Please restate, word for word, the lines below that begin at the one with "r_out_valid <= 1'b1;" and end at the one with "the previous frame". Leave out all other lines.

Segment Start: EXERCISE INPUT

--- config.mk ---
export PLATFORM = sky130hd
export DESIGN_NAME = hsv_range_mask_centroid_top_flat
export DESIGN_NICKNAME = d
export VERILOG_FILES = /design/src/sv/hrmc_pkg.sv /design/src/sv/hrmc_if.sv /design/src/sv/hrmc_ctrl.sv /design/src/sv/hrmc_dp.sv /design/src/sv/hsv_range_mask_centroid_top.sv /design/src/flat_wrapper.sv
export SDC_FILE = /design/constraint.sdc
export NUM_CORES = 1
export LEC_CHECK = 0
export ABC_AREA = 1
export BUFFER_PORTS_ARGS = -buffer_cell sky130_fd_sc_hd__clkbuf_2
export CAP_MARGIN = 15
export CORE_ASPECT_RATIO = 0.7
export CORE_MARGIN = 1.5
export CORE_UTILIZATION = 50
export CTS_CLUSTER_SIZE = 12
export DETAILED_ROUTE_END_ITERATION = 10
export PLACE_DENSITY = 0.77
export SETUP_SLACK_MARGIN = 0.5
export SLEW_MARGIN = 20
export SYNTH_ARGS = -nofsm -noshare
export SYNTH_HDL_FRONTEND = slang
export SYNTH_SLANG_ARGS = --single-unit
export TNS_END_PERCENT = 5
--- constraint.sdc ---
create_clock -name i_clk -period 6.3 [get_ports i_clk]
set_input_delay 1.26 -clock i_clk [delete_from_list [all_inputs] [get_ports i_clk]]
set_output_delay 1.26 -clock i_clk [all_outputs]
set_load 0.005 [all_outputs]
--- src/sv/hrmc_pkg.sv ---
// Shared types and constants for the HSV range mask centroid block.
package hrmc_pkg;

    localparam int CFG_IDX_W  = 3;
    localparam int CFG_DATA_W = 11;
    localparam int CH_W       = 8;
    localparam int SIZE_W     = 11;
    localparam int CEN_W      = 10;
    localparam int CNT_OUT_W  = 21;

    localparam logic [CFG_IDX_W-1:0] REG_HUE_LOW    = 3'd0;
    localparam logic [CFG_IDX_W-1:0] REG_HUE_HIGH   = 3'd1;
    localparam logic [CFG_IDX_W-1:0] REG_SAT_LOW    = 3'd2;
    localparam logic [CFG_IDX_W-1:0] REG_SAT_HIGH   = 3'd3;
    localparam logic [CFG_IDX_W-1:0] REG_VAL_LOW    = 3'd4;
    localparam logic [CFG_IDX_W-1:0] REG_VAL_HIGH   = 3'd5;
    localparam logic [CFG_IDX_W-1:0] REG_FRAME_COLS = 3'd6;
    localparam logic [CFG_IDX_W-1:0] REG_FRAME_ROWS = 3'd7;

    localparam logic [CH_W-1:0]   RST_HUE_LOW    = 8'd39;
    localparam logic [CH_W-1:0]   RST_HUE_HIGH   = 8'd45;
    localparam logic [CH_W-1:0]   RST_SAT_LOW    = 8'd220;
    localparam logic [CH_W-1:0]   RST_SAT_HIGH   = 8'd255;
    localparam logic [CH_W-1:0]   RST_VAL_LOW    = 8'd220;
    localparam logic [CH_W-1:0]   RST_VAL_HIGH   = 8'd255;
    localparam logic [SIZE_W-1:0] RST_FRAME_COLS = 11'd320;
    localparam logic [SIZE_W-1:0] RST_FRAME_ROWS = 11'd240;

    typedef enum logic [3:0] {
        S_IDLE = 4'b0001,
        S_COL  = 4'b0010,
        S_ROW  = 4'b0100,
        S_WAIT = 4'b1000
    } t_state;

    typedef struct packed {
        logic pix;
        logic snap;
        logic step;
        logic init_row;
        logic out_load;
    } t_cmd;

    typedef struct packed {
        logic last_pix;
        logic div_last;
        logic out_free;
    } t_sts;

endpackage

--- src/sv/hrmc_if.sv ---
// Pixel and result channel interfaces.
interface hrmc_pix_if import hrmc_pkg::*; ();
    logic            valid;
    logic            ready;
    logic [CH_W-1:0] hue;
    logic [CH_W-1:0] sat;
    logic [CH_W-1:0] val;

    modport source (output valid, output hue, output sat, output val, input ready);
    modport sink   (input valid, input hue, input sat, input val, output ready);
endinterface

interface hrmc_res_if import hrmc_pkg::*; ();
    logic                 valid;
    logic                 ready;
    logic [CEN_W-1:0]     centroid_col;
    logic [CEN_W-1:0]     centroid_row;
    logic [CNT_OUT_W-1:0] marked_count;

    modport source (output valid, output centroid_col, output centroid_row,
                    output marked_count, input ready);
    modport sink   (input valid, input centroid_col, input centroid_row,
                    input marked_count, output ready);
endinterface

--- src/sv/hrmc_ctrl.sv ---
// Sequencer for pixel intake, the shared divider and the result register.
module hrmc_ctrl import hrmc_pkg::*; (
    input  logic i_clk,
    input  logic i_rst_n,
    input  logic i_pix_valid,
    output logic o_pix_ready,
    input  t_sts i_sts,
    output t_cmd o_cmd
);

    t_state r_state;
    t_state n_state;
    logic   w_fire;

    assign o_pix_ready = !i_sts.last_pix || (r_state == S_IDLE);
    assign w_fire      = i_pix_valid && o_pix_ready;

    always_comb begin
        n_state        = r_state;
        o_cmd          = '0;
        o_cmd.pix      = w_fire;
        case (r_state)
            S_IDLE: begin
                if (w_fire && i_sts.last_pix) begin
                    o_cmd.snap = 1'b1;
                    n_state    = S_COL;
                end
            end
            S_COL: begin
                o_cmd.step = 1'b1;
                if (i_sts.div_last) begin
                    o_cmd.init_row = 1'b1;
                    n_state        = S_ROW;
                end
            end
            S_ROW: begin
                o_cmd.step = 1'b1;
                if (i_sts.div_last) begin
                    n_state = S_WAIT;
                end
            end
            S_WAIT: begin
                if (i_sts.out_free) begin
                    o_cmd.out_load = 1'b1;
                    n_state        = S_IDLE;
                end
            end
            default: begin
                n_state = S_IDLE;
            end
        endcase
    end

    always_ff @(posedge i_clk) begin
        if (!i_rst_n) begin
            r_state <= S_IDLE;
        end else begin
            r_state <= n_state;
        end
    end

endmodule

--- src/sv/hrmc_dp.sv ---
// Datapath: bounds, raster counters, accumulators, divider and result register.
module hrmc_dp import hrmc_pkg::*; #(
    parameter int MAX_COLS = 1024,
    parameter int MAX_ROWS = 1024
) (
    input  logic                  i_clk,
    input  logic                  i_rst_n,
    input  logic                  i_cfg_we,
    input  logic [CFG_IDX_W-1:0]  i_cfg_idx,
    input  logic [CFG_DATA_W-1:0] i_cfg_data,
    input  logic [CH_W-1:0]       i_hue,
    input  logic [CH_W-1:0]       i_sat,
    input  logic [CH_W-1:0]       i_val,
    input  t_cmd                  i_cmd,
    output t_sts                  o_sts,
    output logic                  o_out_valid,
    input  logic                  i_out_ready,
    output logic [CEN_W-1:0]      o_centroid_col,
    output logic [CEN_W-1:0]      o_centroid_row,
    output logic [CNT_OUT_W-1:0]  o_marked_count
);

    localparam int CW   = $clog2(MAX_COLS);
    localparam int RW   = $clog2(MAX_ROWS);
    localparam int QW   = (CW > RW) ? CW : RW;
    localparam int NW   = $clog2(MAX_COLS * MAX_ROWS + 1);
    localparam int SUMW = NW + QW;
    localparam int ECW  = (CW + 1 > SIZE_W) ? CW + 1 : SIZE_W;
    localparam int ERW  = (RW + 1 > SIZE_W) ? RW + 1 : SIZE_W;
    localparam int ITW  = $clog2(QW + 1);

    logic [CH_W-1:0]   r_hue_low, r_hue_high, r_sat_low, r_sat_high, r_val_low, r_val_high;
    logic [SIZE_W-1:0] r_frame_cols, r_frame_rows;

    logic [CW-1:0]   r_col;
    logic [RW-1:0]   r_row;
    logic [SUMW-1:0] r_csum, r_rsum;
    logic [NW-1:0]   r_cnt;

    logic [NW-1:0]   r_p;
    logic [QW-1:0]   r_nlo;
    logic [QW-1:0]   r_qcol;
    logic [SUMW-1:0] r_rsnap;
    logic [NW-1:0]   r_den;
    logic [ITW-1:0]  r_it;

    logic                 r_out_valid;
    logic [CEN_W-1:0]     r_out_col, r_out_row;
    logic [CNT_OUT_W-1:0] r_out_cnt;

    logic [ECW-1:0]  w_cols_ext, w_eff_cols;
    logic [ERW-1:0]  w_rows_ext, w_eff_rows;
    logic            w_last_col, w_last_row, w_hit;
    logic [SUMW-1:0] n_csum, n_rsum;
    logic [NW-1:0]   n_cnt;
    logic [NW:0]     w_shift, w_diff;
    logic            w_ge;
    logic [NW-1:0]   n_p;
    logic [QW-1:0]   n_nlo;

    always_comb begin
        w_cols_ext = ECW'(r_frame_cols);
        w_rows_ext = ERW'(r_frame_rows);
        if (w_cols_ext == '0) begin
            w_eff_cols = ECW'(1);
        end else if (w_cols_ext > ECW'(MAX_COLS)) begin
            w_eff_cols = ECW'(MAX_COLS);
        end else begin
            w_eff_cols = w_cols_ext;
        end
        if (w_rows_ext == '0) begin
            w_eff_rows = ERW'(1);
        end else if (w_rows_ext > ERW'(MAX_ROWS)) begin
            w_eff_rows = ERW'(MAX_ROWS);
        end else begin
            w_eff_rows = w_rows_ext;
        end
    end

    assign w_last_col = (ECW'(r_col) + ECW'(1)) >= w_eff_cols;
    assign w_last_row = (ERW'(r_row) + ERW'(1)) >= w_eff_rows;
    assign w_hit = (i_hue >= r_hue_low) && (i_hue <= r_hue_high) &&
                   (i_sat >= r_sat_low) && (i_sat <= r_sat_high) &&
                   (i_val >= r_val_low) && (i_val <= r_val_high);

    assign n_csum = w_hit ? r_csum + SUMW'(r_col) : r_csum;
    assign n_rsum = w_hit ? r_rsum + SUMW'(r_row) : r_rsum;
    assign n_cnt  = r_cnt + NW'(w_hit);

    assign w_shift = {r_p, r_nlo[QW-1]};
    assign w_diff  = w_shift - {1'b0, r_den};
    assign w_ge    = w_shift >= {1'b0, r_den};
    assign n_p     = w_ge ? w_diff[NW-1:0] : w_shift[NW-1:0];
    assign n_nlo   = QW'({r_nlo, w_ge});

    assign o_sts.last_pix = w_last_col && w_last_row;
    assign o_sts.div_last = r_it == ITW'(QW - 1);
    assign o_sts.out_free = !r_out_valid || i_out_ready;

    always_ff @(posedge i_clk) begin
        if (!i_rst_n) begin
            r_hue_low    <= RST_HUE_LOW;
            r_hue_high   <= RST_HUE_HIGH;
            r_sat_low    <= RST_SAT_LOW;
            r_sat_high   <= RST_SAT_HIGH;
            r_val_low    <= RST_VAL_LOW;
            r_val_high   <= RST_VAL_HIGH;
            r_frame_cols <= RST_FRAME_COLS;
            r_frame_rows <= RST_FRAME_ROWS;
        end else if (i_cfg_we) begin
            case (i_cfg_idx)
                REG_HUE_LOW:    r_hue_low    <= i_cfg_data[CH_W-1:0];
                REG_HUE_HIGH:   r_hue_high   <= i_cfg_data[CH_W-1:0];
                REG_SAT_LOW:    r_sat_low    <= i_cfg_data[CH_W-1:0];
                REG_SAT_HIGH:   r_sat_high   <= i_cfg_data[CH_W-1:0];
                REG_VAL_LOW:    r_val_low    <= i_cfg_data[CH_W-1:0];
                REG_VAL_HIGH:   r_val_high   <= i_cfg_data[CH_W-1:0];
                REG_FRAME_COLS: r_frame_cols <= i_cfg_data;
                REG_FRAME_ROWS: r_frame_rows <= i_cfg_data;
                default: begin
                end
            endcase
        end
    end

    always_ff @(posedge i_clk) begin
        if (!i_rst_n) begin
            r_col  <= '0;
            r_row  <= '0;
            r_csum <= '0;
            r_rsum <= '0;
            r_cnt  <= '0;
        end else if (i_cmd.pix) begin
            r_col <= w_last_col ? '0 : r_col + CW'(1);
            if (w_last_col) begin
                r_row <= w_last_row ? '0 : r_row + RW'(1);
            end
            if (w_last_col && w_last_row) begin
                r_csum <= '0;
                r_rsum <= '0;
                r_cnt  <= '0;
            end else begin
                r_csum <= n_csum;
                r_rsum <= n_rsum;
                r_cnt  <= n_cnt;
            end
        end
    end

    always_ff @(posedge i_clk) begin
        if (i_cmd.snap) begin
            r_p     <= n_csum[SUMW-1:QW];
            r_nlo   <= n_csum[QW-1:0];
            r_rsnap <= n_rsum;
            r_den   <= n_cnt;
        end else if (i_cmd.init_row) begin
            r_qcol <= n_nlo;
            r_p    <= r_rsnap[SUMW-1:QW];
            r_nlo  <= r_rsnap[QW-1:0];
        end else if (i_cmd.step) begin
            r_p   <= n_p;
            r_nlo <= n_nlo;
        end
    end

    always_ff @(posedge i_clk) begin
        if (!i_rst_n) begin
            r_it <= '0;
        end else if (i_cmd.snap || i_cmd.init_row) begin
            r_it <= '0;
        end else if (i_cmd.step) begin
            r_it <= r_it + ITW'(1);
        end
    end

    always_ff @(posedge i_clk) begin
        if (!i_rst_n) begin
            r_out_valid <= 1'b0;
        end else if (i_cmd.out_load) begin
            r_out_valid <= 1'b1;
        end else if (i_out_ready) begin
            r_out_valid <= 1'b0;
        end
    end

    always_ff @(posedge i_clk) begin
        if (i_cmd.out_load) begin
            r_out_col <= (r_den == '0) ? '0 : CEN_W'(r_qcol);
            r_out_row <= (r_den == '0) ? '0 : CEN_W'(r_nlo);
            r_out_cnt <= CNT_OUT_W'(r_den);
        end
    end

    assign o_out_valid    = r_out_valid;
    assign o_centroid_col = r_out_col;
    assign o_centroid_row = r_out_row;
    assign o_marked_count = r_out_cnt;

endmodule

--- src/sv/hsv_range_mask_centroid_top.sv ---
// Top level of the HSV range mask centroid block.
//
// Pixels enter on i_pix (hue, sat, val) in raster order, one word per clock while i_pix.ready is high.
// Each pixel inside all three inclusive bands is counted and its column and
// row are summed. After the last pixel of a frame (frame_cols x frame_rows,
// a size of 0 acting as 1 and a size above MAX_COLS/MAX_ROWS acting as that
// limit) one word leaves on o_res: truncated mean column, mean row and count,
// with (0,0) when no pixel matched.
// After the last pixel, Q = ceil(log2(max(MAX_COLS, MAX_ROWS))) quotient bits
// are made by one restoring divider that produces one quotient bit per cycle
// for the column, then for the row, before o_res is loaded.
// Throughput: one pixel per clock; the division runs during the next frame.
// i_pix.ready drops only on the final pixel of a frame while the previous frame
// is still being divided or its result still waits for o_res.
// Reset restores the register defaults, clears counters and sums and drops
// o_res.valid. A stalled o_res holds its word; the divider waits for it while
// pixels of the next frame keep flowing. The user must write registers through
// i_cfg_we/i_cfg_idx/i_cfg_data only while idle; the block does not enforce it.
module hsv_range_mask_centroid_top import hrmc_pkg::*; #(
    parameter int MAX_COLS = 1024,
    parameter int MAX_ROWS = 1024
) (
    input  logic                  i_clk,
    input  logic                  i_rst_n,
    input  logic                  i_cfg_we,
    input  logic [CFG_IDX_W-1:0]  i_cfg_idx,
    input  logic [CFG_DATA_W-1:0] i_cfg_data,
    hrmc_pix_if.sink              i_pix,
    hrmc_res_if.source            o_res
);

    t_cmd w_cmd;
    t_sts w_sts;

    hrmc_ctrl u_ctrl (
        .i_clk       (i_clk),
        .i_rst_n     (i_rst_n),
        .i_pix_valid (i_pix.valid),
        .o_pix_ready (i_pix.ready),
        .i_sts       (w_sts),
        .o_cmd       (w_cmd)
    );

    hrmc_dp #(
        .MAX_COLS (MAX_COLS),
        .MAX_ROWS (MAX_ROWS)
    ) u_dp (
        .i_clk          (i_clk),
        .i_rst_n        (i_rst_n),
        .i_cfg_we       (i_cfg_we),
        .i_cfg_idx      (i_cfg_idx),
        .i_cfg_data     (i_cfg_data),
        .i_hue          (i_pix.hue),
        .i_sat          (i_pix.sat),
        .i_val          (i_pix.val),
        .i_cmd          (w_cmd),
        .o_sts          (w_sts),
        .o_out_valid    (o_res.valid),
        .i_out_ready    (o_res.ready),
        .o_centroid_col (o_res.centroid_col),
        .o_centroid_row (o_res.centroid_row),
        .o_marked_count (o_res.marked_count)
    );

endmodule

--- src/flat_wrapper.sv ---
// flat-port wrapper written by rule: the top's interface ports become plain ports
module hsv_range_mask_centroid_top_flat import hrmc_pkg::*;
#(
    parameter int MAX_COLS = 1024,
    parameter int MAX_ROWS = 1024
)
  (i_clk, i_rst_n, i_cfg_we, i_cfg_idx, i_cfg_data, i_pix_valid, i_pix_hue, i_pix_sat, i_pix_val, i_pix_ready, o_res_valid, o_res_centroid_col, o_res_centroid_row, o_res_marked_count, o_res_ready);
  hrmc_pix_if i_pix_i ();
  hrmc_res_if o_res_i ();
  input  logic i_clk;
  input  logic i_rst_n;
  input  logic i_cfg_we;
  input  logic [CFG_IDX_W-1:0] i_cfg_idx;
  input  logic [CFG_DATA_W-1:0] i_cfg_data;
  input wire logic [$bits(i_pix_i.valid)-1:0] i_pix_valid;
  input wire logic [$bits(i_pix_i.hue)-1:0] i_pix_hue;
  input wire logic [$bits(i_pix_i.sat)-1:0] i_pix_sat;
  input wire logic [$bits(i_pix_i.val)-1:0] i_pix_val;
  output wire logic [$bits(i_pix_i.ready)-1:0] i_pix_ready;
  output wire logic [$bits(o_res_i.valid)-1:0] o_res_valid;
  output wire logic [$bits(o_res_i.centroid_col)-1:0] o_res_centroid_col;
  output wire logic [$bits(o_res_i.centroid_row)-1:0] o_res_centroid_row;
  output wire logic [$bits(o_res_i.marked_count)-1:0] o_res_marked_count;
  input wire logic [$bits(o_res_i.ready)-1:0] o_res_ready;
  assign i_pix_i.valid = i_pix_valid;
  assign i_pix_i.hue = i_pix_hue;
  assign i_pix_i.sat = i_pix_sat;
  assign i_pix_i.val = i_pix_val;
  assign i_pix_ready = i_pix_i.ready;
  assign o_res_valid = o_res_i.valid;
  assign o_res_centroid_col = o_res_i.centroid_col;
  assign o_res_centroid_row = o_res_i.centroid_row;
  assign o_res_marked_count = o_res_i.marked_count;
  assign o_res_i.ready = o_res_ready;
  hsv_range_mask_centroid_top #(.MAX_COLS(MAX_COLS), .MAX_ROWS(MAX_ROWS)) u_core (.i_clk(i_clk), .i_rst_n(i_rst_n), .i_cfg_we(i_cfg_we), .i_cfg_idx(i_cfg_idx), .i_cfg_data(i_cfg_data), .i_pix(i_pix_i), .o_res(o_res_i));
endmodule
==> run metrics <==
number of distinct standard cells referenced by the synthesized netlist 46; number of non-filler instances in the completed layout between 3000 and 4000; flip-flop cell with the highest count after synthesis sky130_fd_sc_hd__dfxtp_1; maximum fanout along the worst path 12; area of the mapped netlist about 20000 um2; final-layout setup total negative slack 0 ps; clk buf depth 3; initial core utilization roughly half; fraction of final layout cells sized beyond drive strength 1 6.45%; clock buffers created by TritonCTS 36; setup violators final 0; clock network latency to the later pin of the worst-skew pair between 500 and 600 ps; count of pins over their slew limit 0; Detailed Routing Iterations Pass 1 6; path category of the worst min-delay check flop to flop; buffer cell driving the clock tree root sky130_fd_sc_hd__clkbuf_16; synthesis warning total 0; antenna violations before repair 1; overall via count from detail_route between 15000 and 20000; Post-synth EDFFs ~130; routed len/inst ~16 um; largest area contributor in the netlist sky130_fd_sc_hd__edfxtp_1; final cycle utilization of the critical path between 70% and 80%; remaining antenna violation count 0; standard-cell rows 60; final WL roughly 55 mm; setup slack of the critical path after layout ~1300 ps; Leak 10.2 nW; synthesized flop and latch total between 300 and 400; crit start category flop; most numerous cell in the Yosys netlist sky130_fd_sc_hd__nand2_1; Fillers 3516; routed via count divided by cell count ~5.5; Peak VDD IR 0.156 mV; number of violations reported at the end of detailed-routing iteration 0 around 2000; H-Tree Level Count 2; transition time at the pin with the least slew margin about 1100 ps; area of the die 40400 um2; die height roughly 170 um; overall routing resource usage a little over a quarter; count of port buffers added during placement 85; shortest clock period the worst path allows after layout between 5000 and 6000 ps; synthesized area per cell between 7 and 8 um2; Util after Layout 56.0%; class of the most critical setup path flop to output port; # clock sinks 316; pin count of the biggest net entering global routing slightly above 100; run status completed; wire length of the first global-routing pass 87.5 mm; count of inserted antenna diode cells 0; largest cells by area after synthesis sky130_fd_sc_hd__edfxtp_1 21%, sky130_fd_sc_hd__dfxtp_1 19%, sky130_fd_sc_hd__nand2_1 17%, sky130_fd_sc_hd__nand3_1 7.6%, sky130_fd_sc_hd__ha_1 7.5%; arrival time at the worst endpoint between 3000 and 4000 ps; Worst Skew 32.8 ps; hold violation total from the final report 0; max_cap viols 0; Clock transition at path regs 60 ps; total of cells resized after clock tree synthesis 0; area of the core region between 30000 and 40000 um2; cells after synthesis 2779; list of most frequent post-synthesis cells 880 x sky130_fd_sc_hd__nand2_1, 383 x sky130_fd_sc_hd__inv_1, 297 x sky130_fd_sc_hd__nand3_1; Mapped Nets 2942; CTS tree yes; post-synthesis sequential area ratio 39.1%; sequential cell area between 7000 and 8000 um2; Multi-input gate area between 10000 and 15000 um2; number of cells after detailed placement 3314; growth of design area from synthesis to finish 9.97%; half-perimeter wire length after placement between 40 and 50 mm; top cell type's share of synthesized area 20.5%; worst setup timing slack at the placement stage between 1500 and 2000 ps; Ports 86; Congestion Overflow GR 0; Power Dens Cells about 210 nW/um2; RSZ-0062 raised after global routing false; Max-slew headroom around 28%; worst path required time 5040 ps; routability-driven placement congestion ratio between 1 and 1.5; number of buffers inserted for hold repair after clock tree synthesis 0; die width about 240 um; via count of the first global-routing pass between 15000 and 20000; detailed-route DRC error count 0; number of nets in the finished design approximately 3000; maximum achievable frequency 0.200 GHz; total setup buffers inserted after CTS 0; reg2reg setup slack around 1900 ps; proportion of register bits with asynchronous set or reset after synthesis 0%; Worst Setup End Kind output port
-- routing by layer --
| metal | share of wire, % | global-route usage [%] | routed length [um] |
|---|---|---|---|
| met4 | 1.6 | 5.86 | 884 |
| met3 | 11 | 5.07 | 5880 |
| met2 | 40 | 38.7 | 22000 |
| met1 | 48 | 42.0 | 26300 |
| met5 | 0.024 | 0 | 13 |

Segment End: EXERCISE INPUT

▶ _ANSWER BELOW_
            r_out_valid <= 1'b1;
        end else if (i_out_ready) begin
            r_out_valid <= 1'b0;
        end
    end

    always_ff @(posedge i_clk) begin
        if (i_cmd.out_load) begin
            r_out_col <= (r_den == '0) ? '0 : CEN_W'(r_qcol);
            r_out_row <= (r_den == '0) ? '0 : CEN_W'(r_nlo);
            r_out_cnt <= CNT_OUT_W'(r_den);
        end
    end

    assign o_out_valid    = r_out_valid;
    assign o_centroid_col = r_out_col;
    assign o_centroid_row = r_out_row;
    assign o_marked_count = r_out_cnt;

endmodule

--- src/sv/hsv_range_mask_centroid_top.sv ---
// Top level of the HSV range mask centroid block.
//
// Pixels enter on i_pix (hue, sat, val) in raster order, one word per clock while i_pix.ready is high.
// Each pixel inside all three inclusive bands is counted and its column and
// row are summed. After the last pixel of a frame (frame_cols x frame_rows,
// a size of 0 acting as 1 and a size above MAX_COLS/MAX_ROWS acting as that
// limit) one word leaves on o_res: truncated mean column, mean row and count,
// with (0,0) when no pixel matched.
// After the last pixel, Q = ceil(log2(max(MAX_COLS, MAX_ROWS))) quotient bits
// are made by one restoring divider that produces one quotient bit per cycle
// for the column, then for the row, before o_res is loaded.
// Throughput: one pixel per clock; the division runs during the next frame.
// i_pix.ready drops only on the final pixel of a frame while the previous frame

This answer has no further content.